Close encounters with penguin peckers earn Patrick a PhD

“If we don’t come up with good plans to conserve these animals, they’ll be extinct soon,” he said. “While there have been a lot of conservation studies done on the species, there haven’t been any on its reproductive biology. We need to understand that if we’re going to help preserve the species.”

Penguins are believed to stimulate their genitals against rocks and by sliding on ice, and Mafunda found he could induce ejaculation by massaging their abdomens.

He used birds at the Two Oceans Aquarium and the SA Foundation for the Conservation of Coastal Birds, first investigating and describing their testes and ovaries.

Then he studied the quality and physiology of their sperm, including pilot studies on sperm cryopreservation for future insemination — all of which involved collection difficulties as well as long hours in the lab.
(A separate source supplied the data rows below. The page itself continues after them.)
==> src/rtl/serial_alu_sequencer.sv <==
// Bit-serial ALU: one bit per clock through a 1-bit slice, with the ripple carry held in a register.
// Latency: WIDTH+1 cycles from the accept edge to the done pulse (33 for WIDTH=32).
// Backpressure: start is ignored while busy; it is not queued and no error is raised.
module serial_alu_sequencer #(
  parameter int WIDTH = 32
) (
  input  logic             clk,
  input  logic             rst,
  input  logic             start,
  input  logic [WIDTH-1:0] a,
  input  logic [WIDTH-1:0] b,
  input  logic [2:0]       op,
  output logic             busy,
  output logic             done,
  output logic [WIDTH-1:0] result,
  output logic             c_out,
  output logic             overflow,
  output logic             zero
);

  localparam int IW = $clog2(WIDTH);
  localparam logic [IW-1:0] LAST = IW'(WIDTH - 1);

  localparam logic [2:0] OP_AND = 3'b000;
  localparam logic [2:0] OP_OR  = 3'b001;
  localparam logic [2:0] OP_ADD = 3'b010;
  localparam logic [2:0] OP_SUB = 3'b110;
  localparam logic [2:0] OP_SLT = 3'b111;

  typedef enum logic [1:0] {IDLE, SHIFT, FIXUP} state_t;

  state_t           state, state_nx;
  logic [WIDTH-1:0] a_q, b_q, shadow;
  logic [2:0]       op_q;
  logic [IW-1:0]    idx;
  logic             carry_q, v_q, set_q;

  logic             is_sub, is_arith;
  logic             a_bit, b_bit, sum_bit, cry_bit, slice_bit;
  logic [WIDTH-1:0] res_nx;

  // State register
  always_ff @(posedge clk) begin
    if (rst) state <= IDLE;
    else     state <= state_nx;
  end

  // Next-state logic: IDLE -> SHIFT on start, SHIFT until the MSB, one FIXUP cycle
  always_comb begin
    state_nx = state;
    case (state)
      IDLE:    if (start) state_nx = SHIFT;
      SHIFT:   if (idx == LAST) state_nx = FIXUP;
      FIXUP:   state_nx = IDLE;
      default: state_nx = IDLE;
    endcase
  end

  // One ALU slice for the current bit position; B is inverted for SUB/SLT
  always_comb begin
    is_sub   = (op_q == OP_SUB) || (op_q == OP_SLT);
    is_arith = is_sub || (op_q == OP_ADD);
    a_bit    = a_q[idx];
    b_bit    = b_q[idx] ^ is_sub;
    sum_bit  = a_bit ^ b_bit ^ carry_q;
    cry_bit  = (a_bit & b_bit) | (a_bit & carry_q) | (b_bit & carry_q);
    case (op_q)
      OP_AND:  slice_bit = a_q[idx] & b_q[idx];
      OP_OR:   slice_bit = a_q[idx] | b_q[idx];
      default: slice_bit = sum_bit;
    endcase
  end

  // Word result selection at FIXUP; unsupported ops yield zero
  always_comb begin
    res_nx = '0;
    case (op_q)
      OP_AND, OP_OR, OP_ADD, OP_SUB: res_nx = shadow;
      OP_SLT:  res_nx = {{(WIDTH-1){1'b0}}, set_q};
      default: res_nx = '0;
    endcase
  end

  // Datapath: operand latch, per-bit shadow/carry update, MSB flags, output writeback
  always_ff @(posedge clk) begin
    if (rst) begin
      a_q      <= '0;
      b_q      <= '0;
      op_q     <= OP_AND;
      idx      <= '0;
      carry_q  <= 1'b0;
      v_q      <= 1'b0;
      set_q    <= 1'b0;
      shadow   <= '0;
      busy     <= 1'b0;
      done     <= 1'b0;
      result   <= '0;
      c_out    <= 1'b0;
      overflow <= 1'b0;
      zero     <= 1'b1;
    end else begin
      done <= 1'b0;
      case (state)
        IDLE: begin
          if (start) begin
            a_q     <= a;
            b_q     <= b;
            op_q    <= op;
            idx     <= '0;
            carry_q <= (op == OP_SUB) || (op == OP_SLT);
            busy    <= 1'b1;
          end
        end
        SHIFT: begin
          shadow[idx] <= slice_bit;
          carry_q     <= cry_bit;
          if (idx == LAST) begin
            // MSB slice: overflow is carry-in xor carry-out; set corrects the sign by it
            v_q   <= carry_q ^ cry_bit;
            set_q <= sum_bit ^ (carry_q ^ cry_bit);
          end else begin
            idx <= idx + IW'(1);
          end
        end
        FIXUP: begin
          result   <= res_nx;
          zero     <= (res_nx == '0);
          c_out    <= is_arith ? carry_q : 1'b0;
          overflow <= is_arith ? v_q : 1'b0;
          done     <= 1'b1;
          busy     <= 1'b0;
        end
        default: ;
      endcase
    end
  end

endmodule
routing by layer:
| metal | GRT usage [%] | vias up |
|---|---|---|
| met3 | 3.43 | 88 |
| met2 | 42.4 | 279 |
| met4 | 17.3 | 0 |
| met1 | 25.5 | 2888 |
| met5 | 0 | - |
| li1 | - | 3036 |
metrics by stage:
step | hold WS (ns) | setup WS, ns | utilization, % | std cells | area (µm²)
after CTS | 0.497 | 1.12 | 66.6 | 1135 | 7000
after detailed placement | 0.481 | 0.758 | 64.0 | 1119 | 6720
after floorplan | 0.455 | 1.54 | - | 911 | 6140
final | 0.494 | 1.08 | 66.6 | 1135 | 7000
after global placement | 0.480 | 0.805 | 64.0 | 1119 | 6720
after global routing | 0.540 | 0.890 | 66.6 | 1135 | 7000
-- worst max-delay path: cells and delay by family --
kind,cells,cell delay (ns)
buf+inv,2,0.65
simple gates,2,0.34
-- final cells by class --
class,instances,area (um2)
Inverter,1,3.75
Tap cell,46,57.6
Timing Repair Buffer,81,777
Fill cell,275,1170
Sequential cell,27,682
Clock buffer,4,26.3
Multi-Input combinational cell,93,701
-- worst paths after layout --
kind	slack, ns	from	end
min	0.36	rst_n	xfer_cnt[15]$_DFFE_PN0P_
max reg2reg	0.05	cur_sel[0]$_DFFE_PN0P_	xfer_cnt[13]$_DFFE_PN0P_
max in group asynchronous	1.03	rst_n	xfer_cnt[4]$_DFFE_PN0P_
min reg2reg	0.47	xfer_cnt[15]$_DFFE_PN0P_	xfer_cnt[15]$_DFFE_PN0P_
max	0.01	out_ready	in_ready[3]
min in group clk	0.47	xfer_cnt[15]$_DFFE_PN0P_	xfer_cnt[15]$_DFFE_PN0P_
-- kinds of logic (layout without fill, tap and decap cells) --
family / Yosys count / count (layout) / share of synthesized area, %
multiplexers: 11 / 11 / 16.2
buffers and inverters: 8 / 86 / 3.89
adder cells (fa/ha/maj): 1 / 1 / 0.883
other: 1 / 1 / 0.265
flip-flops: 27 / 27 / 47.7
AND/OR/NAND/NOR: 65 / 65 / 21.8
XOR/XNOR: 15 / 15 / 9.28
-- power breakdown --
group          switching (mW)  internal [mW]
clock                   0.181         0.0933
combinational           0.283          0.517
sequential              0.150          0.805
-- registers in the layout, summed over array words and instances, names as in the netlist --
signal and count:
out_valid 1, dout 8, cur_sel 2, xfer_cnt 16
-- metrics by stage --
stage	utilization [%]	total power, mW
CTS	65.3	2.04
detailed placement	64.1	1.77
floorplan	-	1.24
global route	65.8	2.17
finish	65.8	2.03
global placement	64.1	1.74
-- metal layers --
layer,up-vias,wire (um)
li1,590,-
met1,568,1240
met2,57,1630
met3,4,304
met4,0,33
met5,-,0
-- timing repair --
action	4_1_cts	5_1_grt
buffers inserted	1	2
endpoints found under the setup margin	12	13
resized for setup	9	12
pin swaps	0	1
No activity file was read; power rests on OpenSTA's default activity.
## src/rtl/exp3_fluxo_dados_pkg.sv

```systemverilog
// Shared constants for the experiment-3 datapath: default widths and the
// fixed ROM contents that the datapath compares the registered switches against.
package exp3_pkg;

    localparam int N_DEF = 4;
    localparam int M_DEF = 4;

    typedef logic [N_DEF-1:0] rom_t [2**M_DEF];

    localparam rom_t ROM_CONTENT = '{
        4'b0001, 4'b0010, 4'b0100, 4'b1000,
        4'b0100, 4'b0010, 4'b0001, 4'b0001,
        4'b0010, 4'b0010, 4'b0100, 4'b0100,
        4'b1000, 4'b1000, 4'b0001, 4'b0100
    };

endpackage

```

## src/rtl/exp3_fluxo_dados_contador_m.sv

```systemverilog
// M-bit up counter with synchronous clear, count enable, asynchronous reset
// and a combinational ripple-carry-out flag at terminal count.
module contador_m #(
    parameter int M = 4
) (
    input  logic         clock,
    input  logic         reset,
    input  logic         zera,
    input  logic         conta,
    output logic [M-1:0] q,
    output logic         rco
);

    always_ff @(posedge clock or posedge reset) begin
        if (reset) begin
            q <= '0;
        end else if (zera) begin
            q <= '0;
        end else if (conta) begin
            q <= q + 1'b1;
        end
    end

    assign rco = (q == {M{1'b1}});

endmodule

```

## src/rtl/exp3_fluxo_dados.sv

```systemverilog
// Datapath for the experiment-3 control unit: address counter, fixed ROM,
// switch register and equality comparator, plus debug taps for the displays.
import exp3_pkg::*;

module exp3_fluxo_dados #(
    parameter int N = N_DEF,
    parameter int M = M_DEF
) (
    input  logic         clock,
    input  logic         reset,
    input  logic         zeraC,
    input  logic         contaC,
    input  logic         zeraR,
    input  logic         registraR,
    input  logic [N-1:0] chaves,
    output logic         fimC,
    output logic         chavesIgualMemoria,
    output logic [M-1:0] db_contagem,
    output logic [N-1:0] db_memoria,
    output logic [N-1:0] db_chaves
);

    logic [M-1:0] contagem;
    logic [N-1:0] registro;
    logic [N-1:0] memoria;

    contador_m #(.M(M)) u_contador (
        .clock (clock),
        .reset (reset),
        .zera  (zeraC),
        .conta (contaC),
        .q     (contagem),
        .rco   (fimC)
    );

    always_ff @(posedge clock or posedge reset) begin
        if (reset) begin
            registro <= '0;
        end else if (zeraR) begin
            registro <= '0;
        end else if (registraR) begin
            registro <= chaves;
        end
    end

    // Asynchronous ROM read straight off the counter value.
    assign memoria            = ROM_CONTENT[contagem];
    assign chavesIgualMemoria = (registro == memoria);

    assign db_contagem = contagem;
    assign db_memoria  = memoria;
    assign db_chaves   = registro;

endmodule

```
Finally, hormonal profiles for the main reproductive steroids were established using monthly blood samples, and Mafunda gathered fresh faecal samples.

“There was so little information available for the African penguin for so long,” he said. “It is a great honour for me to say that we have managed to provide such information, which has also opened other areas of further research.”

Because African penguins are endangered, ethics clearance was time-consuming, and he also faced a “girlfriend” issue: when male penguins breed they reject human handlers, halting sperm collection.